Employee relations, more than other areas of HRM practice, varies considerably from country to country. Although there has been some convergence recently due to increased global competition and new technologies, substantial differences remain. Different countries have seen different responses to the same environmental pressures (see Bamber and Lansbury 1998 for a summary of these). In industrialised countries comparative studies reveal the continued effect of different industrial relations traditions on con­temporary practice. They also identify the importance of historical experience and institutional differences in explaining the observed variations. The major dimensions across which national systems vary are as follows:

  • high union membership and low union membership;
  • single-employer bargaining and multi-employer bargaining;
  • interventionist government role and non-interventionist role;
  • adversarial tradition and consensual (or social partnership) tradition;
  • autocratic management style and involving management style.

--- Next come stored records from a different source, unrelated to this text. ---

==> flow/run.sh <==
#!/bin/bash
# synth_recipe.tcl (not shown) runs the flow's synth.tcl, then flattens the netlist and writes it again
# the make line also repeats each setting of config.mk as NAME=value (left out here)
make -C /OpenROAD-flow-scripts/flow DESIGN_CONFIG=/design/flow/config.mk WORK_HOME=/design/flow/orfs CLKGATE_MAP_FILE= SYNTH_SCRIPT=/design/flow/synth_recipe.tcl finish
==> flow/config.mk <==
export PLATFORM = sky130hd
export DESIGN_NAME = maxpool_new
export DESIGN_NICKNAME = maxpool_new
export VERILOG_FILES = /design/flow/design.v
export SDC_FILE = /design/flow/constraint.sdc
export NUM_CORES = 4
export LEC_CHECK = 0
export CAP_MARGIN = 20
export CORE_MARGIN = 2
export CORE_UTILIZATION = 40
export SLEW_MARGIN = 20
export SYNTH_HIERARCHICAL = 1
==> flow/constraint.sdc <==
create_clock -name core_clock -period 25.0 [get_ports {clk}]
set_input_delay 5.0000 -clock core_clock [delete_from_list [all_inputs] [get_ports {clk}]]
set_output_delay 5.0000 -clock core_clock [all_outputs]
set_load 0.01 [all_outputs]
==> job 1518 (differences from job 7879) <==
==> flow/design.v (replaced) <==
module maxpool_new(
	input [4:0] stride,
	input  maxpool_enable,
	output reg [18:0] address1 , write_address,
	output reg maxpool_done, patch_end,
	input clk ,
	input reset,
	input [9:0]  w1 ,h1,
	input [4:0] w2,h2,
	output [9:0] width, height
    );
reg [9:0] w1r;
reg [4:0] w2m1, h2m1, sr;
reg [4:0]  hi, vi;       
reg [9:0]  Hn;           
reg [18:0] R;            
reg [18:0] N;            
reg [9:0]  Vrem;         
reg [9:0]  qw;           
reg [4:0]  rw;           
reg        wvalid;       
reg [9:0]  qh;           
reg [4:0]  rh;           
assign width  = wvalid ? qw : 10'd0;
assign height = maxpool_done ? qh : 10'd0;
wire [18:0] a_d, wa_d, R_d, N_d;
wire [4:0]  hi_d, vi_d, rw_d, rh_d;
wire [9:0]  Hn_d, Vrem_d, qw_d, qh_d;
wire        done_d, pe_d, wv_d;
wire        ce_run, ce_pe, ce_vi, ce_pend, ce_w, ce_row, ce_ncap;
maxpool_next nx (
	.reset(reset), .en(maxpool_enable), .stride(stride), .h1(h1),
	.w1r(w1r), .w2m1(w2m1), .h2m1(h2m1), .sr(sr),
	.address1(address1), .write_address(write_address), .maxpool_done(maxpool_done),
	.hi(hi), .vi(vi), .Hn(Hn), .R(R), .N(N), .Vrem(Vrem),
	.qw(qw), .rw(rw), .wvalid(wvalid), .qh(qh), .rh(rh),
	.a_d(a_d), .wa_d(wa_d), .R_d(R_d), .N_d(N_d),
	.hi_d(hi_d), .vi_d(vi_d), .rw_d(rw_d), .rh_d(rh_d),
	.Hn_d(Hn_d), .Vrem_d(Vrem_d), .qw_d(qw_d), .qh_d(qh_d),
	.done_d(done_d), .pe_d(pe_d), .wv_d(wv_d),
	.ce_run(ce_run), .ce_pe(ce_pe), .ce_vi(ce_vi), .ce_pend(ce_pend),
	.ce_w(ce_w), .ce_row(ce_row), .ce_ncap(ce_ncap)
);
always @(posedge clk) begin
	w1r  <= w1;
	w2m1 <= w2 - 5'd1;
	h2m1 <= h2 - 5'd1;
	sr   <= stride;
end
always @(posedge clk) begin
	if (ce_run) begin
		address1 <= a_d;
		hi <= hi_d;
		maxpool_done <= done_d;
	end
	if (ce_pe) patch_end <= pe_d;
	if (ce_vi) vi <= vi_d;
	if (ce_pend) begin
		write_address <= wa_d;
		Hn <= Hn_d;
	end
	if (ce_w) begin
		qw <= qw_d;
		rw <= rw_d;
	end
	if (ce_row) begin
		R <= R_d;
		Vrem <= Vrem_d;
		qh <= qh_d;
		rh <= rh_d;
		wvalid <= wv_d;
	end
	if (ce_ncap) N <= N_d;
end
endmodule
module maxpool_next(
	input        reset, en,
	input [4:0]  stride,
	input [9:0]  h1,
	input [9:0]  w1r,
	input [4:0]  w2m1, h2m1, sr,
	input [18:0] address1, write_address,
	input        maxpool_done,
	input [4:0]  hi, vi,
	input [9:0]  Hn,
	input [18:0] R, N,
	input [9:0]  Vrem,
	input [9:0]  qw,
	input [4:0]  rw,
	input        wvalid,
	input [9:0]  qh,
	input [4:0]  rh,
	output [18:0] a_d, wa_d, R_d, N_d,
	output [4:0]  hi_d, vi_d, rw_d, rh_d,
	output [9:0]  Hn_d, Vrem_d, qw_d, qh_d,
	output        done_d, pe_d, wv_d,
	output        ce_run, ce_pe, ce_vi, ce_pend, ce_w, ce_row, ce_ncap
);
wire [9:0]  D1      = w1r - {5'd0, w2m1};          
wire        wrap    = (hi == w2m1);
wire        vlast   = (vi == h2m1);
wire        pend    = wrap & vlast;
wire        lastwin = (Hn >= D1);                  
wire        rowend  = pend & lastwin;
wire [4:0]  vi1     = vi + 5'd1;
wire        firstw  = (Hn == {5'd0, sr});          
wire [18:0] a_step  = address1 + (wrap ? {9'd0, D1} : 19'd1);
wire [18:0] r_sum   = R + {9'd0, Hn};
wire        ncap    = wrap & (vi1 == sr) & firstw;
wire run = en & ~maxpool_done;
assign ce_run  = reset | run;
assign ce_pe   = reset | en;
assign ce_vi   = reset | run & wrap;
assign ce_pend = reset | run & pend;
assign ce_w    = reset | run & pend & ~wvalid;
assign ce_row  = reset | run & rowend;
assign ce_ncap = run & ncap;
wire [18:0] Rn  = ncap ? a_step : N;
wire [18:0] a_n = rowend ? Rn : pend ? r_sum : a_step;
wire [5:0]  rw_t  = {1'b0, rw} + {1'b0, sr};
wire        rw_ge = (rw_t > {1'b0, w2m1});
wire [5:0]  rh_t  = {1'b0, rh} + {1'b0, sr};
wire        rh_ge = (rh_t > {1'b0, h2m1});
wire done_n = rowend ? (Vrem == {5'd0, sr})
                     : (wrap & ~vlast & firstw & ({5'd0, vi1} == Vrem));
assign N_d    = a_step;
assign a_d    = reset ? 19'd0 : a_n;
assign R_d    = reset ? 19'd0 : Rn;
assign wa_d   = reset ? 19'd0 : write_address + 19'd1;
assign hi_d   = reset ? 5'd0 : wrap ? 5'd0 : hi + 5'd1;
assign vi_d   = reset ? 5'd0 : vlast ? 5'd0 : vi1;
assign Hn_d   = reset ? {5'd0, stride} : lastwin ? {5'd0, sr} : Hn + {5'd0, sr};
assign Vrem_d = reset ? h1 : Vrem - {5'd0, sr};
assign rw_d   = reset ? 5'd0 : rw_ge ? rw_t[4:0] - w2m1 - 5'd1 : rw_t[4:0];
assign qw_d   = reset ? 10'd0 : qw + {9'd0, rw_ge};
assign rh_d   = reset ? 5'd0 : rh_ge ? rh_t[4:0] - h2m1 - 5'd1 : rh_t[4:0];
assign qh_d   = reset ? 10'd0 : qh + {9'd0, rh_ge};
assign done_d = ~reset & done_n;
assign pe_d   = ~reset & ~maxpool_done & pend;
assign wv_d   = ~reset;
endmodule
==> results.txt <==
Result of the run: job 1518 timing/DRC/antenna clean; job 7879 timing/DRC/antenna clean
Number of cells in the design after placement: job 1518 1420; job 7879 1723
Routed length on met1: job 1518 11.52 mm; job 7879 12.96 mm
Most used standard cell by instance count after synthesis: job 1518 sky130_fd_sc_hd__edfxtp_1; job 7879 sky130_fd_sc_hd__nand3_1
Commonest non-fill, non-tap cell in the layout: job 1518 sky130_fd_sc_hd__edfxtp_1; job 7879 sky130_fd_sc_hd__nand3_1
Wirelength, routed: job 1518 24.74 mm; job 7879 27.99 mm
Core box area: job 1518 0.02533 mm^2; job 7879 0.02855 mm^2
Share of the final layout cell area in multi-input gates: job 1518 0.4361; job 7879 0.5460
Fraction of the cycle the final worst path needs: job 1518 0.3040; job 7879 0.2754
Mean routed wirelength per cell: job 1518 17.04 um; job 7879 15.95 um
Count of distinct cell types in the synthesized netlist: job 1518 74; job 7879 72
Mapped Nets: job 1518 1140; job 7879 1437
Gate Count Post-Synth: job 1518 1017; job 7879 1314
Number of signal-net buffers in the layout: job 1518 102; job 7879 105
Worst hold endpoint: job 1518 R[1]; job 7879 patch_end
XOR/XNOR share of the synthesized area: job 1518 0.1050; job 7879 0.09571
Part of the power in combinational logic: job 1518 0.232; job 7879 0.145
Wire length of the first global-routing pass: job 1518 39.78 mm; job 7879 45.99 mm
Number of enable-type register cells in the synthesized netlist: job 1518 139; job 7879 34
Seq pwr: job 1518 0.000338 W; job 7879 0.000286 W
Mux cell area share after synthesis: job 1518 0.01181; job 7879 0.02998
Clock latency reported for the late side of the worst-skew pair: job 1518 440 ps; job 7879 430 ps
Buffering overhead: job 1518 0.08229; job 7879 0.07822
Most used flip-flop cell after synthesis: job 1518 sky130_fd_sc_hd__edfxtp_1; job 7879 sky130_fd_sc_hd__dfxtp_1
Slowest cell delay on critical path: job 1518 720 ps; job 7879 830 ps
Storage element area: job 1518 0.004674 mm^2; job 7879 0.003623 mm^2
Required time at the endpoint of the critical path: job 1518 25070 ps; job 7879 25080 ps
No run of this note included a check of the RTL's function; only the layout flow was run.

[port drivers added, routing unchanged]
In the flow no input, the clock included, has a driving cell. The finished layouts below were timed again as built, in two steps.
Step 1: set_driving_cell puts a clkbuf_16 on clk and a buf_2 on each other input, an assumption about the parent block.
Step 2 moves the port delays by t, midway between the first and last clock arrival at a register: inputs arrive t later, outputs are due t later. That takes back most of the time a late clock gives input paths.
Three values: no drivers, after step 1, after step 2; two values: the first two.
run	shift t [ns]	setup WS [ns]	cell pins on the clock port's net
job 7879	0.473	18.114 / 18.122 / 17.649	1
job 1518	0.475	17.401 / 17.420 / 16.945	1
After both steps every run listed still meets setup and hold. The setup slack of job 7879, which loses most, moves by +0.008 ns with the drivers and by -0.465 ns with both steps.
What follows belongs to an exercise in optimizing a design on an open flow for small area and a short achievable clock period; a production flow would make more cautious choices.

## StepperPositionController
module StepperPositionController (
    input clk,
    input reset,
    input write,
    input [4:0] address,
    input signed [31:0] writedata,
    input read,
    output signed [31:0] readdata,
    output step,
    output dir,
    input A,
    input B,
    input I,
    output reg enable,
    output reg [1:0] MS,
    input endswitch
  );
Size in the first run: about 6,500 cells after synthesis, roughly 82 I/O pins.
clock: 100.0 ns
lec_check: 0
abc_area: 1
cap_margin: 20
core_margin: 2
core_utilization: 40
cts_buf_list: sky130_fd_sc_hd__clkbuf_8
slew_margin: 20
synth_hierarchical: 1
standard.sh (not shown) runs the stock make flow with config.mk's settings and CLKGATE_MAP_FILE= SYNTH_SCRIPT=/design/flow/synth_recipe.tcl, a recipe that flattens the netlist after the stock synthesis.
==> flow/flow/run.sh <==
#!/bin/bash
# The standard layout (standard.sh), with two changes passed to ORFS:
#  - the clock tree uses sky130_fd_sc_hd__clkbuf_8 cells on sink clusters of at
#    most 14 flip-flops within 70 um, without the dummy loads CTS otherwise adds
#    for balancing;
#  - the port buffers are sky130_fd_sc_hd__buf_2 cells.
# Each tool's output goes to the ORFS logs under orfs/logs; standard.sh's own
# output to standard.log.
set -o pipefail
export CTS_ARGS="-sink_clustering_enable -repair_clock_nets -dont_use_dummy_load -buf_list sky130_fd_sc_hd__clkbuf_8 -sink_clustering_size 14 -sink_clustering_max_diameter 70"
export BUFFER_PORTS_ARGS="-buffer_cell sky130_fd_sc_hd__buf_2"
bash standard.sh > standard.log 2>&1
Edit:
--- a/flow/design.v
+++ b/flow/design.v
@@ -1285,23 +1285,25 @@
   assign rd_src[13] = {31'd0, endswitch};
   assign rd_src[14] = ticks_per_millisecond;
   assign rd_src[15] = {31'd0, enable};
   assign rd_src[16] = {30'd0, MS};
   assign rd_src[17] = result_freq;
   assign rd_src[18] = ramp_up_limit;
   assign rd_src[19] = ramp_up_threshold;
-  wire [31:0] rd;
-  assign rd[7:0] =
-    ((((((rd_src[0][7:0] & {8{rsel0[0]}}) | (rd_src[1][7:0] & {8{rsel0[1]}})) | ((rd_src[2][7:0] & {8{rsel0[2]}}) | (rd_src[3][7:0] & {8{rsel0[3]}}))) | (((rd_src[4][7:0] & {8{rsel0[4]}}) | (rd_src[5][7:0] & {8{rsel0[5]}})) | ((rd_src[6][7:0] & {8{rsel0[6]}}) | (rd_src[7][7:0] & {8{rsel0[7]}})))) | ((((rd_src[8][7:0] & {8{rsel0[8]}}) | (rd_src[9][7:0] & {8{rsel0[9]}})) | ((rd_src[10][7:0] & {8{rsel0[10]}}) | (rd_src[11][7:0] & {8{rsel0[11]}}))) | (((rd_src[12][7:0] & {8{rsel0[12]}}) | (rd_src[13][7:0] & {8{rsel0[13]}})) | ((rd_src[14][7:0] & {8{rsel0[14]}}) | (rd_src[15][7:0] & {8{rsel0[15]}}))))) | (((rd_src[16][7:0] & {8{rsel0[16]}}) | (rd_src[17][7:0] & {8{rsel0[17]}})) | ((rd_src[18][7:0] & {8{rsel0[18]}}) | (rd_src[19][7:0] & {8{rsel0[19]}}))));
-  assign rd[15:8] =
-    ((((((rd_src[0][15:8] & {8{rsel1[0]}}) | (rd_src[1][15:8] & {8{rsel1[1]}})) | ((rd_src[2][15:8] & {8{rsel1[2]}}) | (rd_src[3][15:8] & {8{rsel1[3]}}))) | (((rd_src[4][15:8] & {8{rsel1[4]}}) | (rd_src[5][15:8] & {8{rsel1[5]}})) | ((rd_src[6][15:8] & {8{rsel1[6]}}) | (rd_src[7][15:8] & {8{rsel1[7]}})))) | ((((rd_src[8][15:8] & {8{rsel1[8]}}) | (rd_src[9][15:8] & {8{rsel1[9]}})) | ((rd_src[10][15:8] & {8{rsel1[10]}}) | (rd_src[11][15:8] & {8{rsel1[11]}}))) | (((rd_src[12][15:8] & {8{rsel1[12]}}) | (rd_src[13][15:8] & {8{rsel1[13]}})) | ((rd_src[14][15:8] & {8{rsel1[14]}}) | (rd_src[15][15:8] & {8{rsel1[15]}}))))) | (((rd_src[16][15:8] & {8{rsel1[16]}}) | (rd_src[17][15:8] & {8{rsel1[17]}})) | ((rd_src[18][15:8] & {8{rsel1[18]}}) | (rd_src[19][15:8] & {8{rsel1[19]}}))));
-  assign rd[23:16] =
-    ((((((rd_src[0][23:16] & {8{rsel2[0]}}) | (rd_src[1][23:16] & {8{rsel2[1]}})) | ((rd_src[2][23:16] & {8{rsel2[2]}}) | (rd_src[3][23:16] & {8{rsel2[3]}}))) | (((rd_src[4][23:16] & {8{rsel2[4]}}) | (rd_src[5][23:16] & {8{rsel2[5]}})) | ((rd_src[6][23:16] & {8{rsel2[6]}}) | (rd_src[7][23:16] & {8{rsel2[7]}})))) | ((((rd_src[8][23:16] & {8{rsel2[8]}}) | (rd_src[9][23:16] & {8{rsel2[9]}})) | ((rd_src[10][23:16] & {8{rsel2[10]}}) | (rd_src[11][23:16] & {8{rsel2[11]}}))) | (((rd_src[12][23:16] & {8{rsel2[12]}}) | (rd_src[13][23:16] & {8{rsel2[13]}})) | ((rd_src[14][23:16] & {8{rsel2[14]}}) | (rd_src[15][23:16] & {8{rsel2[15]}}))))) | (((rd_src[16][23:16] & {8{rsel2[16]}}) | (rd_src[17][23:16] & {8{rsel2[17]}})) | ((rd_src[18][23:16] & {8{rsel2[18]}}) | (rd_src[19][23:16] & {8{rsel2[19]}}))));
-  assign rd[31:24] =
-    ((((((rd_src[0][31:24] & {8{rsel3[0]}}) | (rd_src[1][31:24] & {8{rsel3[1]}})) | ((rd_src[2][31:24] & {8{rsel3[2]}}) | (rd_src[3][31:24] & {8{rsel3[3]}}))) | (((rd_src[4][31:24] & {8{rsel3[4]}}) | (rd_src[5][31:24] & {8{rsel3[5]}})) | ((rd_src[6][31:24] & {8{rsel3[6]}}) | (rd_src[7][31:24] & {8{rsel3[7]}})))) | ((((rd_src[8][31:24] & {8{rsel3[8]}}) | (rd_src[9][31:24] & {8{rsel3[9]}})) | ((rd_src[10][31:24] & {8{rsel3[10]}}) | (rd_src[11][31:24] & {8{rsel3[11]}}))) | (((rd_src[12][31:24] & {8{rsel3[12]}}) | (rd_src[13][31:24] & {8{rsel3[13]}})) | ((rd_src[14][31:24] & {8{rsel3[14]}}) | (rd_src[15][31:24] & {8{rsel3[15]}}))))) | (((rd_src[16][31:24] & {8{rsel3[16]}}) | (rd_src[17][31:24] & {8{rsel3[17]}})) | ((rd_src[18][31:24] & {8{rsel3[18]}}) | (rd_src[19][31:24] & {8{rsel3[19]}}))));
+  reg [31:0] rd;
+  integer rk;
+  always @(*) begin
+    rd = 32'd0;
+    for (rk = 0; rk < 20; rk = rk + 1) begin
+      rd[7:0] = rd[7:0] | (rd_src[rk][7:0] & {8{rsel0[rk]}});
+      rd[15:8] = rd[15:8] | (rd_src[rk][15:8] & {8{rsel1[rk]}});
+      rd[23:16] = rd[23:16] | (rd_src[rk][23:16] & {8{rsel2[rk]}});
+      rd[31:24] = rd[31:24] | (rd_src[rk][31:24] & {8{rsel3[rk]}});
+    end
+  end
   assign readdata = rd;
 endmodule
 module sp_csa #(parameter N = 1) (
     input [N-1:0] a,
     input [N-1:0] b,
     input [N-1:0] c,
     output [N-1:0] s,
What happened:
- setup slack got worse by 160 ps
- fmax fell by 0.37%
- worst hold slack gets worse by 26 ps
- core utilization decreases by 0.22 points
- clock-buffer cell count drops by 5
- register-to-register slack degrades by 460 ps
- routed wire length shrinks by 8.4%
No run of this note included a check of the RTL's function; only the layout flow was run.

port drivers added, routing unchanged:
How much do the figures lean on ideal ports? The routed layouts below were timed once more, with nothing changed but the port constraints. Step 1, drivers: a clkbuf_16 drives clk and a buf_2 each remaining input, both assumed. Step 2 moves the port delays by t, midway between the first and last clock arrival at a register: inputs arrive t later, outputs are due t later. That takes back most of the time a late clock gives input paths. a / b / c = ideal / step 1 / step 2; a / b = the first two.
run | t (ns) | setup WS [ns] | pins driven straight from the clock port
the first run | 0.814 | 57.007 / 56.948 / 56.948 | 1
the second run | 0.778 | 56.846 / 56.816 / 56.816 | 1
After both steps every run listed still meets setup and hold. For the first run, which loses most, drivers alone change the setup slack by -0.059 ns; drivers and shift together by -0.059 ns.
Source: an optimization exercise on an open RTL-to-GDS flow (aim: small area, a short achievable clock period and few clock cycles). Production flows keep margins and buffers that such runs may drop.
At most, simulation tests tie the RTL to the original design; equivalence was not proved.
Power is estimated from default activity; no workload was simulated.

==> flow/design.v (excerpt) <==
module reuleaux(input logic clk, input logic rst_n, input logic [2:0] colour,
                input logic [7:0] centre_x, input logic [6:0] centre_y, input logic [7:0] diameter,
                input logic start, output logic done,
                output logic [7:0] vga_x, output logic [6:0] vga_y,
                output logic [2:0] vga_colour, output logic vga_plot);
Size in the first run: roughly 1100 cells after synthesis, roughly 100 flip-flops, roughly 49 I/O pins, about 9300 µm² of cells after synthesis.
==> module reuleaux, before the edit <==
module reuleaux(input logic clk, input logic rst_n, input logic [2:0] colour,
                input logic [7:0] centre_x, input logic [6:0] centre_y, input logic [7:0] diameter,
                input logic start, output logic done,
                output logic [7:0] vga_x, output logic [6:0] vga_y,
                output logic [2:0] vga_colour, output logic vga_plot);
     localparam logic [159:0] FA = {10'd593, 10'd555, 10'd518, 10'd476, 10'd439, 10'd396, 10'd359, 10'd317,
                                    10'd280, 10'd238, 10'd200, 10'd158, 10'd121, 10'd79, 10'd42, 10'd0};
     localparam logic [95:0]  FB = {6'd36, 6'd34, 6'd32, 6'd26, 6'd24, 6'd22, 6'd21, 6'd19,
                                    6'd17, 6'd15, 6'd9, 6'd7, 6'd5, 6'd4, 6'd2, 6'd0};
     function automatic logic [9:0] fa(input logic [3:0] h);
          fa = 10'(FA >> (10 * h));
     endfunction
     function automatic logic [5:0] fb(input logic [3:0] l);
          fb = 6'(FB >> (6 * l));
     endfunction
     logic [7:0] di2, cx1;
     logic [8:0] cx2;
     always_ff @(posedge clk) begin
          di2 <= 8'(diameter + 8'd1) >> 1;
          cx1 <= centre_x + di2;
          cx2 <= {1'b0, centre_x} - {1'b0, di2};
     end
     logic [7:0] ox, oy;
     logic [9:0] crit;
     logic       ra;           
     logic [8:0] b1;
     logic [7:0] b2, by;
     logic [6:0] cy1;
     logic [1:0] p;            
     logic [1:0] ph;           
     logic       run;
     logic [7:0] xo;
     logic [6:0] yo;
     logic       plot_r;
     wire [8:0] x0 = {1'b0, cx1} - {1'b0, ox};
     wire [8:0] x3 = cx2 + {1'b0, ox};
     wire [8:0] x1 = b1 + {1'b0, oy};
     wire [8:0] x2 = {1'b0, b2} - {1'b0, oy};
     wire [7:0] y0 = {1'b0, cy1} - oy;
     wire [7:0] s12 = by + ox;
     wire [7:0] y12 = ra ? s12 : ~s12;
     function automatic logic onx(input logic [8:0] v);
          onx = !v[8] && !(v[7] && (v[6] || v[5]));
     endfunction
     function automatic logic ony(input logic [7:0] v);
          ony = !v[7] && !(v[6] && v[5] && v[4] && v[3]);
     endfunction
     wire oky0 = ony(y0), oky12 = ra ? ony(s12) : ony(~s12);
     wire [3:0] ok = {onx(x3) & oky0, onx(x2) & oky12, onx(x1) & oky12, onx(x0) & oky0};
     wire [3:0] ge = (p == 2'd0) ? 4'b1111 : (p == 2'd1) ? 4'b1110 :
                     (p == 2'd2) ? 4'b1100 : 4'b1000;
     wire [3:0] v  = ok & ge;
     logic [1:0] sel;
     logic       more;      
     always_comb begin
          sel  = 2'd3;
          more = 1'b0;
          if (v[0]) begin sel = 2'd0; more = v[1] | v[2] | v[3]; end
          else if (v[1]) begin sel = 2'd1; more = v[2] | v[3]; end
          else if (v[2]) begin sel = 2'd2; more = v[3]; end
     end
     logic [7:0] xs;
     logic [6:0] ys;
     always_comb begin
          case (sel)
               2'd0: begin xs = x0[7:0]; ys = y0[6:0]; end
               2'd1: begin xs = x1[7:0]; ys = y12[6:0]; end
               2'd2: begin xs = x2[7:0]; ys = y12[6:0]; end
               default: begin xs = x3[7:0]; ys = y0[6:0]; end
          endcase
     end
     wire       cpos = !crit[9] && (crit != 10'd0);
     wire [7:0] oy1  = oy + 8'd1;
     wire [7:0] oy2  = {oy[7:1] + 7'd1, oy[0]};
     wire [8:0] u    = {1'b0, oy2} - {1'b0, ox};
     wire       last = !u[8] && (u[7:1] != 7'd0 || (cpos && u[0]));
     wire [9:0] cra  = crit + {1'b0, oy1, 1'b1};
     wire [9:0] crb  = crit + {u, 1'b1};
     wire [9:0] fs  = fa(ox[7:4]) + {4'd0, fb(ox[3:0])};
     wire [8:0] q   = {1'b0, ox} + {3'd0, oy[5:0]};
     wire [8:0] a6  = {cy1, 2'b10} + q;
     wire [8:0] a3  = {1'b0, cy1, 1'b0} - q;
     always_ff @(posedge clk) begin
          if (!rst_n || !start) begin
               run <= 1'b0;
               done <= 1'b0;
               plot_r <= 1'b0;
               ph <= 2'd0;
          end else if (run) begin
               plot_r <= |v;
               if (!more && last) begin
                    run <= 1'b0;
                    done <= 1'b1;
               end
          end else begin
               plot_r <= 1'b0;
               if (!done) begin
                    ph <= {ph[0], 1'b1};
                    if (ph[1]) run <= 1'b1;
               end
          end
          if (!run) begin
               if (!ph[0]) begin
                    ox <= diameter;
                    cy1 <= centre_y;
                    b1 <= {1'b0, centre_x};
                    b2 <= centre_x;
               end else if (!ph[1]) begin
                    oy <= {2'd0, fs[9:4]};
               end else begin
                    cy1 <= a6[8:2];
                    by <= (ox == 8'd255) ? ~{1'b0, a6[8:2]} : {a3[8] ^ (ox >= 8'd222), a3[7:1]};
                    oy <= 8'd0;
               end
               crit <= 10'd1 - {2'b0, ox};
               ra <= ox != 8'd255;
               p <= 2'd0;
          end else if (more) begin
               p <= sel + 2'd1;
          end else begin
               p <= 2'd0;
               oy <= oy1;
               crit <= cpos ? crb : cra;
               if (cpos) ox <= ox - 8'd1;
               if (ra && oy1 == di2) begin
                    ra <= 1'b0;
                    b1 <= cx2;
                    b2 <= cx1;
                    by <= ~{1'b0, cy1};
               end
          end
          xo <= xs;
          yo <= ys;
     end
     assign vga_x = xo;
     assign vga_y = yo;
     assign vga_plot = plot_r;
     assign vga_colour = colour;
endmodule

Clearly, of course, there is a great deal of variation within as well as between national systems in all the above areas. It is also true that things do not remain static over time and that prevailing norms within any country evolve in new directions. However, it remains the case that certain approaches remain associated with particular countries. In Japan, for example, union membership is high and management practices relatively autocratic, but the unions themselves are enterprise based and there is a consensual tradition. In Germany and the Scandinavian countries the social partnership approach is well established, but here it is associated with industry-based unions, national-level bargaining, extensive employee involvement in decision making and heavy government intervention. Hence employers are obliged by law to consult and share decision making with their workforces through works councils (see Chapter 21). In France, by contrast, union membership is notoriously low, but the unions maintain a role in negotiating terms and conditions because they are empowered to do so in law. The government is further involved through the setting of minimum standards in areas such as training provision, holiday entitlements, wages, hours of work, health insurance and pensions. Government intervention is also extensive in the Eastern European countries, but here union membership remains relatively high, while bargaining is often carried out at industry level. The main practical implications associated with this variation in approach are for multinational organisations. They have an understandable impulse to strengthen their corporate culture by taking a standard approach to employee relations management across their operations, but also have to take account of local conditions. For them, success comes when they find ways of creating a company-wide, international strategy which is adaptable to the requirements of the various countries in which they operate. Employee relations considerations thus play a major role in determining which countries are chosen as the locations for their operations. They can also contribute to decisions about plant closures when retrenchment is deemed necessary.